## Records shown

## cpu_core
module cpu_core (
    input  wire        clk,
    input  wire        rst_n,
    output reg         bus_valid,
    output reg         bus_write,
    output reg  [18:0] bus_addr,
    output reg  [18:0] bus_wdata,
    input  wire [18:0] bus_rdata
);
    wire [18:0] if_pc;
    wire [18:0] if_instr;
    wire [4:0]  opcode;
    wire [2:0]  rd, rs1, rs2;
    wire [14:0] imm;
    wire [18:0] rs1_data, rs2_data;
    wire [18:0] alu_result;
    wire        zero_flag;
    wire        div_by_zero;
    wire [18:0] wb_data;
    wire        reg_write;
    wire is_load  = (opcode == 5'b01000);
    wire is_store = (opcode == 5'b01001);
    wire mem_access = is_load | is_store;
    if_stage ifs (
        .clk(clk),
        .rst_n(rst_n),
        .stall(mem_access),           
        .branch_taken(1'b0),
        .branch_target(19'd0),
        .ibus_valid(),                
        .ibus_addr(),                 
        .ibus_rdata(bus_rdata),
        .pc(if_pc),
        .instruction(if_instr)
    );
    id_stage id (
        .instruction(if_instr),
        .opcode(opcode),
        .rd(rd),
        .rs1(rs1),
        .rs2(rs2),
        .immediate(imm),
        .prediction()
    );
    regfile rf (
        .clk(clk),
        .rd_addr(rd),
        .rs1_addr(rs1),
        .rs2_addr(rs2),
        .wb_data(wb_data),
        .reg_write(reg_write),
        .rs1_data(rs1_data),
        .rs2_data(rs2_data)
    );
    alu alu_u (
        .opcode(opcode),
        .operand_a(rs1_data),
  ...
export LEC_CHECK = 0
export CAP_MARGIN = 20
export CORE_MARGIN = 2
export CORE_UTILIZATION = 29
export SLEW_MARGIN = 20
create_clock -name core_clock -period 44.3 [get_ports {clk}]
run.sh (not shown) runs the stock make flow with config.mk's settings and CLKGATE_MAP_FILE=.
The first run passed the timing, design-rule and antenna checks.
## P
// usb_top_level
module usb_top_level(
    input logic clk,
    input logic n_rst,
    input logic hsel,
    input logic [3:0] haddr,
    input logic [1:0] htrans,
    input logic  [1:0] hsize,
    input logic hwrite,
    input logic [31:0] hwdata,
    output logic [31:0] hrdata,
    output logic hresp,
    output logic hready,
    output logic d_mode,
    input logic d_plus_in,
    input logic d_minus_in,
    output logic d_plus_out,
    output logic d_minus_out,
    output logic [6:0] buffer_occupancy,
    output logic get_rx_data,
    output logic [3:0] tx_packet,
    output logic tx_transfer_active
);
For scale: roughly 4700 cells after synthesis, about 810 flip-flops, roughly 96 I/O pins, roughly 41000 um^2 of cells after synthesis.
make LEC_CHECK=0 CAP_MARGIN=20 CORE_MARGIN=2 CORE_UTILIZATION=45 SLEW_MARGIN=20 finish   # period 4.09 ns
run.sh (not shown) runs the stock make flow with config.mk's settings and CLKGATE_MAP_FILE=.
P ran to completion and came out clean on the timing, DRC and antenna checks.
What Q does differently from P at the input level:
- SETUP_SLACK_MARGIN now -0.3, previously not set
- the clock period (ns, I/O delays scaled along) now 6.66, was 4.09
### Flow results
Changes observed in Q relative to P: synthesis-to-layout area growth -5.2 points, relative contribution of combinational cells to total power -2.3 points, critical path depth -2, number of antenna cells inserted +2.
Summary of Q over P: first-pass GRT wire length now smaller; final-layout clock buffer total +2.3%.
Compared with P, Q shows a lower utilization.
As far as maximum root-to-sink buffer count goes, Q and P are indistinguishable; the numbers are identical.
| clock insertion delay at the later pin of the skew report | Q vs P | 20 ps lower |
==> 05-20: inputs <==
==> flow/design.v <==
`timescale 1ns / 1ps
module fifo #(
    parameter DATA_WIDTH = 16,
    parameter DEPTH = 64, 
    parameter ALMOST_FULL_THRESH = 56,
    parameter ALMOST_EMPTY_THRESH = 8
)(
    input                   clk,
    input                   rst_n,        
    input                   wr_en,
    input  [DATA_WIDTH-1:0] wr_data,
    input                   rd_en,
    output reg [DATA_WIDTH-1:0] rd_data,
    output                  full,
    output                  empty,
    output                  almost_full,
    output                  almost_empty,
    output                  overflow_err,
    output                  underflow_err,
    output [DATA_WIDTH-1:0] fifo_count
);
    function integer clog2;
        input integer value;
        integer i;
        begin
            clog2 = 0;
            for (i = value-1; i > 0; i = i >> 1)
                clog2 = clog2 + 1;
        end
    endfunction
    localparam ADDR_WIDTH = clog2(DEPTH);
    reg [DATA_WIDTH-1:0] mem [0:DEPTH-1];
    reg [ADDR_WIDTH-1:0] write_pointer;    
    reg [ADDR_WIDTH-1:0] read_pointer;     
    reg [clog2(DEPTH+1)-1:0] count;        
    reg overflow_flag, underflow_flag;
    assign full         = (count == DEPTH);
    assign empty        = (count == 0);
    assign almost_full  = (count >= ALMOST_FULL_THRESH);
    assign almost_empty = (count <= ALMOST_EMPTY_THRESH);
    assign overflow_err = overflow_flag;
    assign underflow_err= underflow_flag;
    assign fifo_count   = count;
    always @(posedge clk) begin
        if (wr_en && !full)
            mem[write_pointer] <= wr_data;
    end
    always @(posedge clk or negedge rst_n) begin
        if (!rst_n) begin
            write_pointer <= 0;
        end else if (wr_en) begin
            if (!full) begin
                write_pointer <= write_pointer + 1'b1;
            end
        end
    end
    always @(posedge clk or negedge rst_n) begin
        if (!rst_n) begin
            read_pointer <= 0;
            rd_data <= 0;
        end else if (rd_en) begin
            if (!empty) begin
                rd_data <= mem[read_pointer];
                read_pointer <= read_pointer + 1'b1;
            end
        end
    end
    always @(posedge clk or negedge rst_n) begin
        if (!rst_n) begin
            count <= 0;
        end else begin
            case ({wr_en && !full, rd_en && !empty})
                2'b10: count <= count + 1'b1; 
                2'b01: count <= count - 1'b1;
                default: count <= count;      
            endcase
        end
    end
    always @(posedge clk or negedge rst_n) begin
        if (!rst_n) begin
            overflow_flag  <= 1'b0;
            underflow_flag <= 1'b0;
        end else begin
            if (wr_en && full)
                overflow_flag <= 1'b1;
            else if (overflow_flag && rd_en && !empty)
                overflow_flag <= 1'b0;
            if (rd_en && empty)
                underflow_flag <= 1'b1;
            else if (underflow_flag && wr_en && !full)
                underflow_flag <= 1'b0;
        end
    end
endmodule
==> flow/run.sh <==
#!/bin/bash
# the make line also repeats each setting of config.mk as NAME=value (left out here)
make -C /OpenROAD-flow-scripts/flow DESIGN_CONFIG=/design/flow/config.mk WORK_HOME=/design/flow/orfs CLKGATE_MAP_FILE= finish
==> flow/config.mk <==
export PLATFORM = sky130hd
export DESIGN_NAME = fifo
export DESIGN_NICKNAME = fifo
export VERILOG_FILES = /design/flow/design.v
export SDC_FILE = /design/flow/constraint.sdc
export NUM_CORES = 4
export LEC_CHECK = 0
export ABC_AREA = 0
export CAP_MARGIN = 20
export CELL_PAD_IN_SITES_DETAIL_PLACEMENT = 0
export CELL_PAD_IN_SITES_GLOBAL_PLACEMENT = 1
export CORE_MARGIN = 4
export CORE_UTILIZATION = 57
export CTS_CLUSTER_DIAMETER = 126
export GPL_ROUTABILITY_DRIVEN = 0
export PLACE_DENSITY_LB_ADDON = 0.14
export SETUP_SLACK_MARGIN = 0.39
export SLEW_MARGIN = 20
export TNS_END_PERCENT = 95
==> flow/constraint.sdc <==
create_clock -name core_clock -period 2.28 [get_ports {clk}]
set_input_delay 0.4560 -clock core_clock [delete_from_list [all_inputs] [get_ports {clk}]]
set_output_delay 0.4560 -clock core_clock [all_outputs]
set_load 0.01 [all_outputs]
==> 12-19 (differences from 05-20) <==
ABC_AREA = 1   (was 0)
CELL_PAD_IN_SITES_DETAIL_PLACEMENT = unset   (was 0)
CELL_PAD_IN_SITES_GLOBAL_PLACEMENT = unset   (was 1)
CORE_MARGIN = 2   (was 4)
CORE_UTILIZATION = 72   (was 57)
CTS_CLUSTER_DIAMETER = unset   (was 126)
CTS_CLUSTER_SIZE = 74   (was unset)
GPL_ROUTABILITY_DRIVEN = unset   (was 0)
PLACE_DENSITY_LB_ADDON = 0.0   (was 0.14)
SETUP_SLACK_MARGIN = 0.51   (was 0.39)
TNS_END_PERCENT = unset   (was 95)
==> flow/constraint.sdc (replaced) <==
create_clock -name core_clock -period 1.73 [get_ports {clk}]
set_input_delay 0.3460 -clock core_clock [delete_from_list [all_inputs] [get_ports {clk}]]
set_output_delay 0.3460 -clock core_clock [all_outputs]
set_load 0.01 [all_outputs]
==> 08-12 (differences from 05-20) <==
ABC_AREA = 1   (was 0)
CELL_PAD_IN_SITES_DETAIL_PLACEMENT = unset   (was 0)
CELL_PAD_IN_SITES_GLOBAL_PLACEMENT = 2   (was 1)
CORE_MARGIN = 2   (was 4)
CORE_UTILIZATION = 40   (was 57)
CTS_CLUSTER_DIAMETER = 102   (was 126)
PLACE_DENSITY = 0.6   (was unset)
PLACE_DENSITY_LB_ADDON = unset   (was 0.14)
SETUP_SLACK_MARGIN = unset   (was 0.39)
SLEW_MARGIN = 40   (was 20)
TNS_END_PERCENT = 60   (was 95)
==> flow/constraint.sdc (replaced) <==
create_clock -name core_clock -period 3.3 [get_ports {clk}]
set_input_delay 0.6600 -clock core_clock [delete_from_list [all_inputs] [get_ports {clk}]]
set_output_delay 0.6600 -clock core_clock [all_outputs]
set_load 0.01 [all_outputs]
==> 11-27 (differences from 05-20) <==
ABC_AREA = unset   (was 0)
CELL_PAD_IN_SITES_DETAIL_PLACEMENT = unset   (was 0)
CELL_PAD_IN_SITES_GLOBAL_PLACEMENT = unset   (was 1)
CORE_MARGIN = 2   (was 4)
CORE_UTILIZATION = 40   (was 57)
CTS_CLUSTER_DIAMETER = unset   (was 126)
GPL_ROUTABILITY_DRIVEN = unset   (was 0)
PLACE_DENSITY = 0.6   (was unset)
PLACE_DENSITY_LB_ADDON = unset   (was 0.14)
SETUP_SLACK_MARGIN = unset   (was 0.39)
TNS_END_PERCENT = unset   (was 95)
==> flow/constraint.sdc (replaced) <==
create_clock -name core_clock -period 3.12 [get_ports {clk}]
set_input_delay 0.6240 -clock core_clock [delete_from_list [all_inputs] [get_ports {clk}]]
set_output_delay 0.6240 -clock core_clock [all_outputs]
set_load 0.01 [all_outputs]
==> reports/results.ini <==
[die]
num_tap_cells=950

[final_timing]
timing.final.ws_setup_ns=-0.555
finalSetupViolations=1053

[run_status]
check.faults=setup timing
outcome=failed layout checks

[final_layout]
sequential_cell_area_in_the_final_layout_um2=31700

[yosys]
synth.area.mux_share=0.141
synth.distinct_cells=58

[place]
detailedPlacementHpwl_um=61400

# the run above: 05-20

## Aim of the task
Note every line of the records that holds the word "synthesis", and copy it.

## Solution to this exercise
For scale: roughly 4700 cells after synthesis, about 810 flip-flops, roughly 96 I/O pins, roughly 41000 um^2 of cells after synthesis.
Changes observed in Q relative to P: synthesis-to-layout area growth -5.2 points, relative contribution of combinational cells to total power -2.3 points, critical path depth -2, number of antenna cells inserted +2.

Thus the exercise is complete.